Accompanied by his symbol, the lion, and looking up for divine inspiration, St Mark prepares to write his Gospel. The marginal scene showing the Flight into Egypt belongs to the cycle illustrating the Pilgrimage of Jesus Christ. The arms of Isabella Stuart have been added to the border.

Technical analyses revealed that ultramarine blue was used to paint Saint Mark’s blue tunic and the lion’s wings as well as the Virgin’s mantle in the side miniature. The rubric was also written with ultramarine blue ink. The blue leaves which surround the decorated initial were painted with azurite instead and shaded with dark blue ultramarine (hotspot 1). Surprisingly, the blue squares which form the diamond pattern in the miniature’s background were painted in ultramarine only in the lower portion of the background (below the figures of St Mark and the lion), while azurite was used for the upper portion of the decoration.
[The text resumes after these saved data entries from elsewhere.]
[config.mk]
export PLATFORM = sky130hd
export DESIGN_NAME = axi_sram_slave
export DESIGN_NICKNAME = d
export VERILOG_FILES = /design/src/rtl/axi_sram_slave.sv
export SDC_FILE = /design/constraint.sdc
export NUM_CORES = 1
export LEC_CHECK = 0
export CAP_MARGIN = 5
export CORE_UTILIZATION = 36
export CTS_CLUSTER_SIZE = 28
export DETAILED_ROUTE_END_ITERATION = 12
export GPL_ROUTABILITY_DRIVEN = 0
export GPL_TIMING_DRIVEN = 0
export PLACE_DENSITY = 0.77
export REMOVE_ABC_BUFFERS = 1
export SLEW_MARGIN = 20
export SYNTH_ARGS = -nofsm -noshare
export SYNTH_HDL_FRONTEND = slang
export SYNTH_SLANG_ARGS = --single-unit
[constraint.sdc]
create_clock -name clk -period 1.8 [get_ports clk]
set_input_delay 0.36 -clock clk [delete_from_list [all_inputs] [get_ports clk]]
set_output_delay 0.36 -clock clk [all_outputs]
set_load 0.005 [all_outputs]
[src/rtl/axi_sram_slave.sv]
// AXI4 slave bridging single-outstanding INCR bursts onto a single-port synchronous SRAM macro.
// Read data from the macro arrives one cycle after CS&OE, so each read beat takes three cycles.
module axi_sram_slave #(
  parameter int IDW = 8
) (
  input  logic           clk,
  input  logic           rst,
  // write address channel
  input  logic [IDW-1:0] AWID,
  input  logic [31:0]    AWADDR,
  input  logic [3:0]     AWLEN,
  input  logic           AWVALID,
  output logic           AWREADY,
  // write data channel
  input  logic [31:0]    WDATA,
  input  logic [3:0]     WSTRB,
  input  logic           WLAST,
  input  logic           WVALID,
  output logic           WREADY,
  // write response channel
  output logic [IDW-1:0] BID,
  output logic [1:0]     BRESP,
  output logic           BVALID,
  input  logic           BREADY,
  // read address channel
  input  logic [IDW-1:0] ARID,
  input  logic [31:0]    ARADDR,
  input  logic [3:0]     ARLEN,
  input  logic           ARVALID,
  output logic           ARREADY,
  // read data channel
  output logic [IDW-1:0] RID,
  output logic [31:0]    RDATA,
  output logic [1:0]     RRESP,
  output logic           RLAST,
  output logic           RVALID,
  input  logic           RREADY,
  // SRAM macro side
  output logic           CS,
  output logic           OE,
  output logic [3:0]     WEB,
  output logic [13:0]    A,
  output logic [31:0]    DI,
  input  logic [31:0]    DO
);

  typedef enum logic [2:0] {
    IDLE,
    WR,
    BRSP,
    RD_ADDR,
    RD_WAIT,
    RD_DATA
  } state_t;

  localparam logic [1:0] RESP_OKAY   = 2'b00;
  localparam logic [1:0] RESP_SLVERR = 2'b10;

  state_t         state;
  logic [IDW-1:0] id_q;
  logic [13:0]    addr_q;
  logic [3:0]     len_q;
  logic [3:0]     cnt_q;
  logic           ovf_q;
  logic [13:0]    a_hold;
  logic [31:0]    di_hold;
  logic [31:0]    rdata_q;
  logic [1:0]     bresp_q;
  logic           bvalid_q;
  logic           rvalid_q;
  logic           rlast_q;

  logic aw_fire;
  logic ar_fire;
  logic wr_fire;
  logic rd_fire;

  // Only word address bits [15:2] reach the macro.
  logic unused_addr_bits;
  assign unused_addr_bits = ^{AWADDR[31:16], AWADDR[1:0], ARADDR[31:16], ARADDR[1:0]};

  // Ready signals are decoded from state; write address wins over read in IDLE.
  assign AWREADY = !rst && (state == IDLE);
  assign ARREADY = !rst && (state == IDLE) && !AWVALID;
  assign WREADY  = !rst && (state == WR);

  assign aw_fire = AWREADY && AWVALID;
  assign ar_fire = ARREADY && ARVALID;
  assign wr_fire = WREADY && WVALID;
  assign rd_fire = !rst && (state == RD_ADDR);

  assign BID    = id_q;
  assign BRESP  = bresp_q;
  assign BVALID = bvalid_q;
  assign RID    = id_q;
  assign RDATA  = rdata_q;
  assign RRESP  = RESP_OKAY;
  assign RLAST  = rlast_q;
  assign RVALID = rvalid_q;

  // Macro strobes fire in the same cycle as the W handshake or the RD_ADDR state;
  // between accesses the address and data buses keep their last driven value.
  always_comb begin
    // NOTE: every output gets a default first so no latch is inferred.
    CS  = wr_fire || rd_fire;
    OE  = rd_fire;
    WEB = 4'hF;
    A   = a_hold;
    DI  = di_hold;
    if (wr_fire) begin
      WEB = ~WSTRB;
      A   = addr_q;
      DI  = WDATA;
    end else if (rd_fire) begin
      A = addr_q;
    end
  end

  always_ff @(posedge clk) begin
    if (rst) begin
      a_hold  <= '0;
      di_hold <= '0;
    end else begin
      // NOTE: non-blocking assignments so every register sees pre-edge values.
      if (wr_fire || rd_fire) a_hold <= addr_q;
      if (wr_fire) di_hold <= WDATA;
    end
  end

  always_ff @(posedge clk) begin
    if (rst) begin
      state    <= IDLE;
      id_q     <= '0;
      addr_q   <= '0;
      len_q    <= '0;
      cnt_q    <= '0;
      ovf_q    <= 1'b0;
      rdata_q  <= '0;
      bresp_q  <= RESP_OKAY;
      bvalid_q <= 1'b0;
      rvalid_q <= 1'b0;
      rlast_q  <= 1'b0;
    end else begin
      case (state)
        IDLE: begin
          if (aw_fire) begin
            id_q   <= AWID;
            addr_q <= AWADDR[15:2];
            len_q  <= AWLEN;
            cnt_q  <= '0;
            ovf_q  <= 1'b0;
            state  <= WR;
          end else if (ar_fire) begin
            id_q   <= ARID;
            addr_q <= ARADDR[15:2];
            len_q  <= ARLEN;
            cnt_q  <= '0;
            ovf_q  <= 1'b0;
            state  <= RD_ADDR;
          end
        end

        WR: begin
          if (wr_fire) begin
            addr_q <= addr_q + 14'd1;
            cnt_q  <= cnt_q + 4'd1;
            if (WLAST) begin
              // cnt_q counts beats before this one; ovf_q covers bursts longer than 16.
              bresp_q  <= (ovf_q || (cnt_q != len_q)) ? RESP_SLVERR : RESP_OKAY;
              bvalid_q <= 1'b1;
              state    <= BRSP;
            end else if (cnt_q == len_q) begin
              ovf_q <= 1'b1;
            end
          end
        end

        BRSP: begin
          if (BREADY) begin
            bvalid_q <= 1'b0;
            state    <= IDLE;
          end
        end

        RD_ADDR: state <= RD_WAIT;

        RD_WAIT: begin
          rdata_q  <= DO;
          rvalid_q <= 1'b1;
          rlast_q  <= (cnt_q == len_q);
          state    <= RD_DATA;
        end

        RD_DATA: begin
          if (RREADY) begin
            rvalid_q <= 1'b0;
            rlast_q  <= 1'b0;
            if (rlast_q) begin
              state <= IDLE;
            end else begin
              addr_q <= addr_q + 14'd1;
              cnt_q  <= cnt_q + 4'd1;
              state  <= RD_ADDR;
            end
          end
        end

        default: state <= IDLE;
      endcase
    end
  end

endmodule

# --- After elaboration in Yosys (flattened, before gate mapping) ---
# Cells that the tools add are included.
word_totals:
  out_inout_bits: 110
  inputBits: 164
  word_cells: 97
  reg_bits: 117
classes:
  muxes: 42
  n_bitwise: 1
  n_eq_ne: 15
  n_reduce_logical: 24
  add_sub_neg: 2
ops:
  columns: ["cell", "n"]
  rows:
  - ["$mux 14", 7]
  - ["$pmux 14 s3", 1]
  - ["$mux 32", 1]
  - ["$mux 4", 8]
  - ["$mux 3", 6]
  - ["$pmux 3 s6", 1]
  - ["$mux 8", 2]
  - ["$reduce_and 5->1", 3]
  - ["$add 14x1->14 const B", 1]
  - ["$ne 2x2->1 const B", 6]
  - ["$pmux 4 s3", 1]
  - ["$mux 1", 9]
  - ["$pmux 1 s2", 4]
  - ["$reduce_bool 2->1", 4]
  - ["$logic_and 1x1->1", 7]
  - ["$eq 3x2->1 const B", 2]
  - ["$eq 3x3->1 const B", 2]
  - ["$add 4x1->4 const B", 1]
  - ["$eq 4x4->1", 1]
  - ["$mux 2", 2]
  - ["$ne 4x4->1", 1]
  - ["$not 4->4", 1]
  - ["$reduce_and 2->1", 2]
  - ["$reduce_and 4->1", 1]
  - ["8 further kinds", 10]

# --- Logic depth before layout (Yosys ltp) ---
depth:
  depth_word: 7
  mapped_depth: 9

# --- Least setup slack after synthesis ---
# Ideal clock, no wire load.
synth_timing:
  path_type: "register to output"
  start: "reg state[2]"
  end: "out DI[28]"
  arrival_time_ns: 1.627
  path_stages_with_launch: 7
  t_required_ns: 1.440
  path_slack_ns: -0.187
  path_cell_list: "dfxtp_1 > nand2b_1 > nor3_1 > and2_1 > buf_4 > buf_4 > mux2_2"
synth_via:
  elab_chain_cells: 4
synth_rtl:
  columns: ["item", "line", "rtl"]
  rows:
  - ["from (decl)", "59", "state_t state;"]
  - ["from (signal assigned)", "132", "state <= IDLE;"]
  - ["from (signal assigned)", "152", "state <= WR;"]
  - ["from (signal assigned)", "159", "state <= RD_ADDR;"]
  - ["$eq 3x1->1", "85", "assign WREADY = !rst && (state == WR);"]
  - ["$logic_and 1x1->1", "85", null]
  - ["named net WREADY", "19", "output logic WREADY,"]
  - ["$logic_and 1x1->1", "89", "assign wr_fire = WREADY && WVALID;"]
  - ["$mux 32", "110", "if (wr_fire) begin"]
  - ["to (decl)", "43", "output logic [31:0] DI,"]
# The timed path passes the listed nets, and every way through them passes these cells.

# --- Worst setup path in the final report ---
layout_timing:
  start: "reg state[2]"
  end: "out A[2]"
layout_via:
  elab_chain_cells: 4
layout_rtl:
  columns: ["item", "line", "rtl"]
  rows:
  - ["$eq 3x2->1 or $eq 3x1->1 (tied branches)", "90, 85", null]
  - ["$logic_and 1x1->1, on equally long branches", "90, 85", null]
  - ["$mux 14 or $logic_and 1x1->1 (tied branches)", "114, 89", null]
  - ["$mux 14 *", "110", null]
  - ["to (decl)", "42", "output logic [13:0] A,"]
# Every way passes the cells marked *; elsewhere a longest branch is shown, timed or not.

==> reports/summary.txt <==
Post-synth EDFFs: 0
GRT Util Overall: 22.8%
Max-slew violation count: 0
Period utilization: 132%
Crit-path max FO: 4
Int Pwr: 0.00757 W
Setup CP Type: flop to primary output
Row count: 43
F_max: 422 MHz
Leakage: 3.87 nW
Yosys Warn Count: 0
Post-DR vias/cell: 5.07
Hold path startpoint: rst
Width of the chip: 123 um
Largest net degree at the start of global routing: 59
PwrDens: 1140 nW/um^2
Cell Area, Synth: 5240 um^2
Max-cap viol count: 0
First-pass GRT wire length: 26.0 mm
Unrepaired setup endpoints after global routing: yes
Layout cells sized above 1: 30.2%
Unique masters post-synth: 59
Placed cells: 952
Comb pwr share: 38.3%
IO Port Bufs: 234
Max Clock Skew: 0.00977 ns
Sw Ratio: 30.5%
Worst Max-Slew Pin Slew: 0.638 ns
Placeable core area: 14000 um^2
WP data required: 1.44 ns
DR pass1 iterations: 4
R2R setup slack: -0.46 ns
TritonCTS buffer count: 17
TNS Setup: -32.93 ns
Post-synthesis sequential area ratio: 44.3%
CTS tree: yes
R2R depth: 10
Worst hold-check path type: input pin to flop
Crit path launch type: flop
Initial Util: 37.3%
Net switching power: 0.00333 W
Final std cells w/o fill: 1061
Setup violations, final: 85
Placement Cell Area: 7600 um^2
Final Net Count: 1033
Min Clock Period, post-route: 2.37 ns
Status: complete, but fails checks
Final Instance Area: 9580 um^2
Violated checks: negative setup slack
Drt drc: 0
Slew headroom: 57.5%
Via count of the first global-routing pass: 5039
Via count: 5376
Crit Reg-Reg Startpoint: state[2]
Worst-path clk slew: 0.05 ns
CTS max path bufs: 2
Hold-fix buffers at CTS: 0
WL final: 18.1 mm
Sequential Power Share: 30.1%
Critical R2R Capture: addr_q[2]
Clock power share: 31.6%
DP Worst Slack: -1.41 ns
Top FF cell, synth: dfxtp_1
Hold path depth: 2
Clock latency on the worst-skew pair: 0.41 ns
Maximum VDD drop: 788 uV
Final Hold Viols: 0
Post-DP HPWL: 10.3 mm
#FFs+latches synth: 116
Drt first-iter violations: 267
WL per Instance: 17.0 um
Syn-to-layout area delta: 82.7%
Hold WS: 0.310 ns
Initial antenna violation count: 1
Final worst slack: -0.572 ns
Remaining Overflow, GRT: 0
H-tree levels: 4
Cells after Synth: 588
Hold path endpoint: RVALID
Clk root buf: clkbuf_16
Crit path DAT: 2.01 ns
Die ar.: 15100 um^2
Synthesized area per cell: 8.92 um^2
Detail Route Antenna Nets: 0
Num Clock Sinks: 116
Die height: 123 um
Endpoint class of the critical path: primary output
Ports: 274
Synth async-reset ratio: 0%
## power by group through the flow
stage / Sequential, W / Combinational (W) / Clock [W]
final: 0.00329 / 0.00417 / 0.00344
after global routing: 0.00334 / 0.00446 / 0.00364
after CTS: 0.00327 / 0.00389 / 0.00350
after detailed placement: 0.00336 / 0.00274 / 0
after global placement: 0.00335 / 0.00266 / 0
after floorplan: 0.00329 / 0.00138 / 0
## critical path, cell delays in order, from the launching register on
cell and delay, ns:
dfxtp_4 0.33, nand2b_4 0.15, buf_6 0.13, nor3_4 0.21
buf_6 0.15, buf_6 0.12, buf_6 0.09, mux2_4 0.30
buf_6 0.12
## Yosys cell counts (3+ instances only)
cell type	n	share of area, %
xor2_1	6	1.0
a211oi_1	3	0.43
dfxtp_1	116	44
nor2_1	22	1.6
nor3_1	7	0.67
o21ai_1	3	0.29
nor4b_1	3	0.50
buf_4	13	1.9
nor4_1	3	0.36
mux2_2	49	11
buf_2	9	0.86
nand2_1	89	6.4
buf_1	3	0.21
and2_1	47	5.6
nand3_1	25	2.4
o211ai_1	3	0.43
and3_1	4	0.48
o31a_1	3	0.50
a31oi_1	5	0.60
nand2b_1	8	0.95
nor2b_1	7	0.84
a21oi_1	53	5.1
o21ai_0	18	1.7
buf_6	4	0.86
clkbuf_1	26	1.9
inv_1	5	0.36
mux2i_1	13	2.5
## cell families after synthesis
logic type,share of synthesized area (%)
buffers and inverters,6.32
other,0.0715
muxes,13.0
DFF,44.3
AOI/OAI and AO/OA,13.0
xor gates and xnor gates,1.34
and+or+nand+nor,21.5
adders and majority gates,0.477
## worst max-delay path by stage
stage                            end  cells after the start  slack, ns  startpoint
final                           A[2]                      8      -0.57    state[2]
after global routing          DI[18]                      8      -0.63    state[2]
after CTS                     DI[18]                      8      -0.65    state[2]
after global placement            OE                      4      -3.94         rst
after detailed placement  addr_q[11]                      6      -1.41     AWVALID
after floorplan                DI[0]                      4      -0.88    state[0]
## flip-flops by register name, summed over array words and instances (netlist names), 3 cells and up
name and count:
a_hold 14, di_hold 32, cnt_q 4, state 3, addr_q 14, RDATA 32, BID 8, len_q 4
## metal layers
metal | GRT usage [%] | routed length, um | part of all wire [%] | up-vias
met1 | 25.4 | 7170 | 40 | 2541
met5 | 0 | 0 | 0 | -
met4 | 7.32 | 252 | 1.4 | 0
met3 | 7.25 | 1530 | 8.5 | 20
met2 | 40.7 | 9120 | 50 | 220
li1 | - | - | - | 2595
## area by class of cell
type | count | area [um^2]
well taps | 180 | 225
clock buffers | 22 | 474
inverters | 6 | 40.0
repair buffers | 309 | 3270
clock inverters | 10 | 129
diodes | 1 | 2.50
fillers | 1041 | 4460
multi-input cells | 417 | 3100
flip-flops and latches | 116 | 2330
## cells in the final DEF, fill, tap and decap left out, types with 7 or more instances in the layout
cell type / netlist / routed
nor2_1: 22 / 20
dfxtp_1: 116 / 113
nand2_1: 89 / 83
mux2_4: 0 / 44
buf_8: 0 / 7
buf_2: 9 / 7
clkdlybuf4s50_1: 0 / 176
buf_6: 4 / 78
nand3_1: 25 / 25
buf_4: 13 / 26
o21ai_0: 18 / 15
mux2i_1: 13 / 13
clkbuf_16: 0 / 17
and2_1: 47 / 41
a21oi_1: 53 / 51
buf_12: 0 / 11
## per-stage QoR
step | utilization (%) | total power, W
2_1_floorplan | - | 0.00467
3_3_place_gp | 53.6 | 0.00600
3_5_place_dp | 54.1 | 0.00611
4_1_cts | 66.4 | 0.0107
5_1_grt | 68.2 | 0.0114
6_report | 68.2 | 0.0109
## timing repair
action / 4_1_cts / 5_1_grt
resized for setup: 377 / 63
hold endpoints to repair: 0 / 0
gates cloned: 8 / 0
setup buffers: 61 / 14
pin swaps: 15 / 11
setup endpoints to repair: 170 / 110
(Power assumes the default switching activity.)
This suggests that the Rohan Master painted the lower part of the background around the figures, but left the background’s completion to an assistant who used the cheaper blue, azurite.

The presence of two different blues in the background is confirmed by the infrared image, where ultramarine appears light and azurite dark (see Infrared Layer). The same image reveals the presence of elaborate underdrawing, also visible through the semi-transparent paint layers of the apostle’s pink robe. Its peculiar style is typical of the Rohan Master.